PROVIDED DATA: Begin
$ cat src/rtl/sha256_padder_if.sv
// Byte-in / block-out handshake bundle for the SHA-256 padder.
// master is the padder side, slave is the producer/consumer side.
interface sha256_padder_if;
    logic         i_valid;
    logic [7:0]   i_data;
    logic         i_last;
    logic         o_ready;
    logic         o_blk_valid;
    logic [511:0] o_blk_data;
    logic         o_blk_last;
    logic         i_blk_ready;

    modport master (
        input  i_valid, i_data, i_last, i_blk_ready,
        output o_ready, o_blk_valid, o_blk_data, o_blk_last
    );

    modport slave (
        output i_valid, i_data, i_last, i_blk_ready,
        input  o_ready, o_blk_valid, o_blk_data, o_blk_last
    );
endinterface

$ cat src/rtl/sha256_padder.sv
// SHA-256 message padder: packs bytes into 512-bit blocks with 0x80/zero/length padding.
// Optional block counter output o_blk_cnt is enabled by macro SHA256_PADDER_BLKCNT_EN.
module sha256_padder #(
    parameter int LEN_W = 61
) (
    input  logic clk,
    input  logic rst,
`ifdef SHA256_PADDER_BLKCNT_EN
    output logic [15:0] o_blk_cnt,
`endif
    sha256_padder_if.master bus
);

    typedef enum logic [1:0] {
        FILL,
        SEND,
        PAD2,
        SEND_LAST
    } state_t;

    state_t           state;
    logic [5:0]       idx;
    logic [LEN_W-1:0] cnt;
    logic [LEN_W-1:0] cnt_inc;
    logic             pad2;
    logic             marker;
    logic [511:0]     blk;
    logic [511:0]     fill_blk;
    logic [511:0]     pad_blk;
    logic [63:0]      len_inc;
    logic [63:0]      len_cur;
    logic             ready_r;
    logic             valid_r;
    logic             last_r;

    assign cnt_inc = cnt + 1'b1;
    assign len_inc = 64'({cnt_inc, 3'b000});
    assign len_cur = 64'({cnt, 3'b000});
    assign pad_blk = {(marker ? 8'h80 : 8'h00), 440'h0, len_cur};

    assign bus.o_ready     = ready_r;
    assign bus.o_blk_valid = valid_r;
    assign bus.o_blk_data  = blk;
    assign bus.o_blk_last  = last_r;

    // Byte j lives at [511-8j -: 8]; a last byte also lays down the padding tail.
    always_comb begin
        fill_blk = blk;
        for (int j = 0; j < 64; j++) begin
            if (j == int'(idx)) begin
                fill_blk[511-8*j -: 8] = bus.i_data;
            end else if (bus.i_last && j > int'(idx)) begin
                fill_blk[511-8*j -: 8] = (j == int'(idx) + 1) ? 8'h80 : 8'h00;
                if (idx <= 6'd54 && j >= 56)
                    fill_blk[511-8*j -: 8] = len_inc[63-8*(j-56) -: 8];
            end
        end
    end

    always_ff @(posedge clk) begin
        if (rst) begin
            state   <= FILL;
            idx     <= '0;
            cnt     <= '0;
            pad2    <= 1'b0;
            marker  <= 1'b0;
            blk     <= '0;
            ready_r <= 1'b1;
            valid_r <= 1'b0;
            last_r  <= 1'b0;
        end else begin
            unique case (state)
                FILL: begin
                    if (bus.i_valid) begin
                        blk <= fill_blk;
                        idx <= idx + 1'b1;
                        cnt <= cnt_inc;
                        if (bus.i_last) begin
                            ready_r <= 1'b0;
                            valid_r <= 1'b1;
                            if (idx <= 6'd54) begin
                                state  <= SEND_LAST;
                                last_r <= 1'b1;
                            end else begin
                                state  <= SEND;
                                last_r <= 1'b0;
                                pad2   <= 1'b1;
                                marker <= (idx == 6'd63);
                            end
                        end else if (idx == 6'd63) begin
                            state   <= SEND;
                            last_r  <= 1'b0;
                            ready_r <= 1'b0;
                            valid_r <= 1'b1;
                        end
                    end
                end
                SEND: begin
                    if (bus.i_blk_ready) begin
                        valid_r <= 1'b0;
                        if (pad2) begin
                            state <= PAD2;
                        end else begin
                            state   <= FILL;
                            idx     <= '0;
                            ready_r <= 1'b1;
                        end
                    end
                end
                PAD2: begin
                    blk     <= pad_blk;
                    pad2    <= 1'b0;
                    marker  <= 1'b0;
                    last_r  <= 1'b1;
                    valid_r <= 1'b1;
                    state   <= SEND_LAST;
                end
                SEND_LAST: begin
                    if (bus.i_blk_ready) begin
                        state   <= FILL;
                        idx     <= '0;
                        cnt     <= '0;
                        ready_r <= 1'b1;
                        valid_r <= 1'b0;
                        last_r  <= 1'b0;
                    end
                end
                default: state <= FILL;
            endcase
        end
    end

`ifdef SHA256_PADDER_BLKCNT_EN
    always_ff @(posedge clk) begin
        if (rst)
            o_blk_cnt <= '0;
        else if (valid_r && bus.i_blk_ready)
            o_blk_cnt <= o_blk_cnt + 1'b1;
    end
`endif

endmodule

$ cat src/flat_wrapper.sv
// flat-port wrapper written by rule: the top's interface ports become plain ports
module sha256_padder_flat 
#(
    parameter int LEN_W = 61
)
  (clk, rst, bus_i_valid, bus_i_data, bus_i_last, bus_i_blk_ready, bus_o_ready, bus_o_blk_valid, bus_o_blk_data, bus_o_blk_last);
  sha256_padder_if bus_i ();
  input  logic clk;
  input  logic rst;
  input wire logic [$bits(bus_i.i_valid)-1:0] bus_i_valid;
  input wire logic [$bits(bus_i.i_data)-1:0] bus_i_data;
  input wire logic [$bits(bus_i.i_last)-1:0] bus_i_last;
  input wire logic [$bits(bus_i.i_blk_ready)-1:0] bus_i_blk_ready;
  output wire logic [$bits(bus_i.o_ready)-1:0] bus_o_ready;
  output wire logic [$bits(bus_i.o_blk_valid)-1:0] bus_o_blk_valid;
  output wire logic [$bits(bus_i.o_blk_data)-1:0] bus_o_blk_data;
  output wire logic [$bits(bus_i.o_blk_last)-1:0] bus_o_blk_last;
  assign bus_i.i_valid = bus_i_valid;
  assign bus_i.i_data = bus_i_data;
  assign bus_i.i_last = bus_i_last;
  assign bus_i.i_blk_ready = bus_i_blk_ready;
  assign bus_o_ready = bus_i.o_ready;
  assign bus_o_blk_valid = bus_i.o_blk_valid;
  assign bus_o_blk_data = bus_i.o_blk_data;
  assign bus_o_blk_last = bus_i.o_blk_last;
  sha256_padder #(.LEN_W(LEN_W)) u_core (.clk(clk), .rst(rst), .bus(bus_i));
endmodule
$ cat config.mk
export PLATFORM = sky130hd
export DESIGN_NAME = sha256_padder_flat
export DESIGN_NICKNAME = d
export VERILOG_FILES = /design/src/rtl/sha256_padder_if.sv /design/src/rtl/sha256_padder.sv /design/src/flat_wrapper.sv
export SDC_FILE = /design/constraint.sdc
export NUM_CORES = 1
export LEC_CHECK = 0
export CELL_PAD_IN_SITES_DETAIL_PLACEMENT = 0
export CELL_PAD_IN_SITES_GLOBAL_PLACEMENT = 1
export CORE_UTILIZATION = 38
export DETAILED_ROUTE_END_ITERATION = 12
export PLACE_DENSITY = 0.82
export SYNTH_ARGS = -nofsm -noshare
export SYNTH_HDL_FRONTEND = slang
export SYNTH_SLANG_ARGS = --single-unit
$ cat constraint.sdc
create_clock -name clk -period 2.95 [get_ports clk]
set_input_delay 0.59 -clock clk [delete_from_list [all_inputs] [get_ports clk]]
set_output_delay 0.59 -clock clk [all_outputs]
set_load 0.03 [all_outputs]
==> results.py <==
metrics = {
    "clocking": {
        "cts_root_buf": "clkbuf_16",
        "cts.sinks": 586,
        "clockBufferDepth": 3,
        "clk_pin_slew_ns": 0.06,
        "insertion_delay_ns": 0.62,
        "ctsHoldBuffers": 0,
        "cts_tree": "built",
        "cts_resized": 0,
        "h-tree-depth": 3,
        "post_cts_buffers": 0,
        "cts-buffers-inserted": 67,
    },
    "sta": {
        "tns_ns": 0,
        "finClkSkew_ns": 0.0342,
        "hold_violations": 0,
        "finalSetupViolCount": 0,
        "max_freq_mhz": 373,
        "tightest_slew_ns": 0.915,
        "drv_slew": 0,
        "min_period_over_period": 0.908,
        "rsz0062_at_grt": "false",
        "min_period_ns": 2.68,
        "slew-limit-headroom": 0.384,
    },
    "global_routing": {
        "grt_start_max_net_pins": 149,
        "grtUsageTotal": 0.314,
        "antenna_found_initial": 1,
        "grt_overflow_total": 0,
        "grt_pass1_vias": 25295,
        "grt_pass1_wl_mm": 168,
    },
    "pwr": {
        "p_switching_mw": 5.66,
        "swShare": 0.285,
        "p_clk_frac": 0.439,
        "p_seq_frac": 0.410,
        "combPwrFrac": 0.150,
        "internal_power_mw": 14.2,
        "p_leak_nw": 12.6,
        "ir_drop_mv": 0.382,
        "power_density_nw_per_um2": 556,
    },
    "placement": {
        "dp_cells": 4528,
        "place_area_um2": 33500,
        "gp_congestion": 0.966,
        "io_buffers": 527,
        "dp_hpwl_mm": 80.3,
    },
    "cells_and_area": {
        "layout-drive-gt1-share": 0.117,
        "layout_commonest_cell": "dfxtp_1",
        "fillers": 6274,
        "nNetsFinal": 3744,
        "finalNonFillerCells": 4647,
        "diodes": 0,
        "stdcell_area_um2": 35800,
        "syn_to_final_growth_pct": 37.8,
        "layout_common_cells": "dfxtp_1 (586), nor2_1 (583), clkdlybuf4s50_1 (525)",
    },
    "synth": {
        "seq_area_frac_synth": 0.452,
        "synthDistinctLibCells": 89,
        "syn-cell-area_um2": 26000,
        "synth_edf_count": 0,
        "syn_nets": 3210,
        "ys_ff_latch": 586,
        "syn_inst": 3190,
        "syn_area_per_cell_um2": 8.14,
        "yosys_warnings": 0,
        "yosys_most_used_dff": "dfxtp_1",
        "synthArstFlopShare": 0,
    },
    "floorplan": {
        "ioPinCount": 528,
        "die_area_um2": 69400,
        "rows": 95,
        "start_util": 0.385,
        "die_w_um": 263,
        "die_h_um": 263,
        "core_um2": 67400,
    },
    "critical_path": {
        "cp_cell_sequence": "and2_1, buf_4, nand3_1, a31o_2, a21oi_1, nor2_1",
        "crit_arrival_ns": 3.14,
        "cp_max_fo": 11,
        "crit_buf_inv": 1,
        "critPathRequiredTime_ns": 3.41,
        "slowest_delay_ns": 0.60,
        "path_class": "register to register",
        "endpoint_kind": "register",
        "cpLargestDelayFamily": "simple AND/OR/NAND/NOR gates",
        "slowest_stage": "dfxtp_1",
        "crit_path_start_kind": "register",
    },
    "drt": {
        "drt_iter0_drc": 2909,
        "wl_per_cell_um": 24.4,
        "vias": 27363,
        "drtPass1Iterations": 8,
        "ant_nets": 0,
        "wl_mm": 114,
        "drc_errors": 0,
        "vias_per_cell": 5.89,
    },
    "job": {
        "maxCapViolCount": 0,
    },
    "min_path": {
        "hp-class": "primary input to register",
    },
    "outcome": {
        "outcome": "complete, no violations",
    },
}
-- Yosys cell counts (all sizes together), types with 57 or more instances --
cell type / number / share of area
dfxtp: 586 / 0.45
nor2: 586 / 0.085
a22oi: 373 / 0.11
clkbuf: 251 / 0.036
nand2: 206 / 0.030
a21oi: 174 / 0.034
o21ai: 159 / 0.031
nor3: 110 / 0.022
buf: 76 / 0.014
nand3: 63 / 0.012
and3: 62 / 0.015
o31ai: 57 / 0.019
-- flip-flops by register name (all words and copies together), names as in the netlist --
name and count:
u_core.bus.o_ready 1, u_core.state 2, u_core.cnt 61, u_core.bus.o_blk_data 512
u_core.pad2 1, u_core.bus.o_blk_valid 1, u_core.bus.o_blk_last 1, u_core.idx 6
u_core.marker 1
-- per-stage QoR --
stage                      util  hold slack, ns  worst slack (ns)  total power, mW
after CTS                 0.531           0.272             0.339             19.9
after global routing      0.531           0.316             0.145             20.5
final                     0.531           0.307             0.271             19.9
after detailed placement  0.497           0.442            0.0642             11.3
after floorplan               -           0.454             0.455             9.83
after global placement    0.497           0.439            0.0706             11.3
-- cells by family (layout without fill, tap and decap cells) --
logic type                 Yosys count  after routing  share of synthesized area
xor gates and xnor gates            19             19                    0.00641
AOI/OAI and AO/OA                  999            999                      0.264
buffers and inverters              349            933                     0.0534
and+or+nand+nor                   1222           1222                      0.218
muxes                                8              8                    0.00313
DFF                                586            586                      0.452
adders and majority gates            7              7                    0.00337
-- power groups by stage --
| stage | Sequential, mW | Clock, mW | Combinational, mW |
|---|---|---|---|
| final | 8.16 | 8.73 | 2.98 |
| after detailed placement | 8.33 | 0 | 2.93 |
| after CTS | 8.16 | 8.85 | 2.94 |
| after global placement | 8.33 | 0 | 2.92 |
| after global routing | 8.17 | 9.15 | 3.14 |
| after floorplan | 8.51 | 0 | 1.31 |
-- worst register-to-register path: stages (launching register included) --
cell     delay [ns]
dfxtp_1        0.60
and2_1         0.54
buf_4          0.29
nand3_1        0.36
a31o_2         0.50
a21oi_1        0.18
nor2_1         0.06
-- path summary, 6_finish.rpt --
kind | start | end | slack (ns) | cells after the start
hold reg to reg | u_core.bus.o_blk_data[179] | u_core.bus.o_blk_data[179] | 0.45 | 2
setup / recovery | u_core.idx[4] | u_core.bus.o_blk_data[64] | 0.27 | 6
setup reg to reg | u_core.idx[4] | u_core.bus.o_blk_data[64] | 0.27 | 6
hold / removal | rst | u_core.cnt[29] | 0.31 | 2
-- layer usage --
metal,up-vias,GRT usage,part of all wire
li1,12630,-,-
met1,13162,0.397,0.40
met2,1301,0.509,0.46
met3,268,0.0626,0.082
met5,-,0,0.00011
met4,2,0.158,0.051
-- final cells by class --
class	instances	area, um2	share of cell area
Timing Repair Buffer	792	7660	0.214
Tap cell	873	1090	0.0305
Clock inverter	22	318	0.00888
Multi-Input combinational cell	2255	12900	0.361
Inverter	22	82.6	0.00231
Sequential cell	586	11700	0.328
Clock buffer	97	1980	0.0554
Note: power is estimated with default switching activity, not from simulation.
PROVIDED DATA: End
## YOUR GOAL
Here the job is to set down exactly the lines of the material above that fall between the one with "-- worst register-to-register" and the one with "met5,-,0,0.00011", inclusive, and nothing beyond them.

## RESPONSE TO THIS TASK
-- worst register-to-register path: stages (launching register included) --
cell     delay [ns]
dfxtp_1        0.60
and2_1         0.54
buf_4          0.29
nand3_1        0.36
a31o_2         0.50
a21oi_1        0.18
nor2_1         0.06
-- path summary, 6_finish.rpt --
kind | start | end | slack (ns) | cells after the start
hold reg to reg | u_core.bus.o_blk_data[179] | u_core.bus.o_blk_data[179] | 0.45 | 2
setup / recovery | u_core.idx[4] | u_core.bus.o_blk_data[64] | 0.27 | 6
setup reg to reg | u_core.idx[4] | u_core.bus.o_blk_data[64] | 0.27 | 6
hold / removal | rst | u_core.cnt[29] | 0.31 | 2
-- layer usage --
metal,up-vias,GRT usage,part of all wire
li1,12630,-,-
met1,13162,0.397,0.40
met2,1301,0.509,0.46
met3,268,0.0626,0.082
met5,-,0,0.00011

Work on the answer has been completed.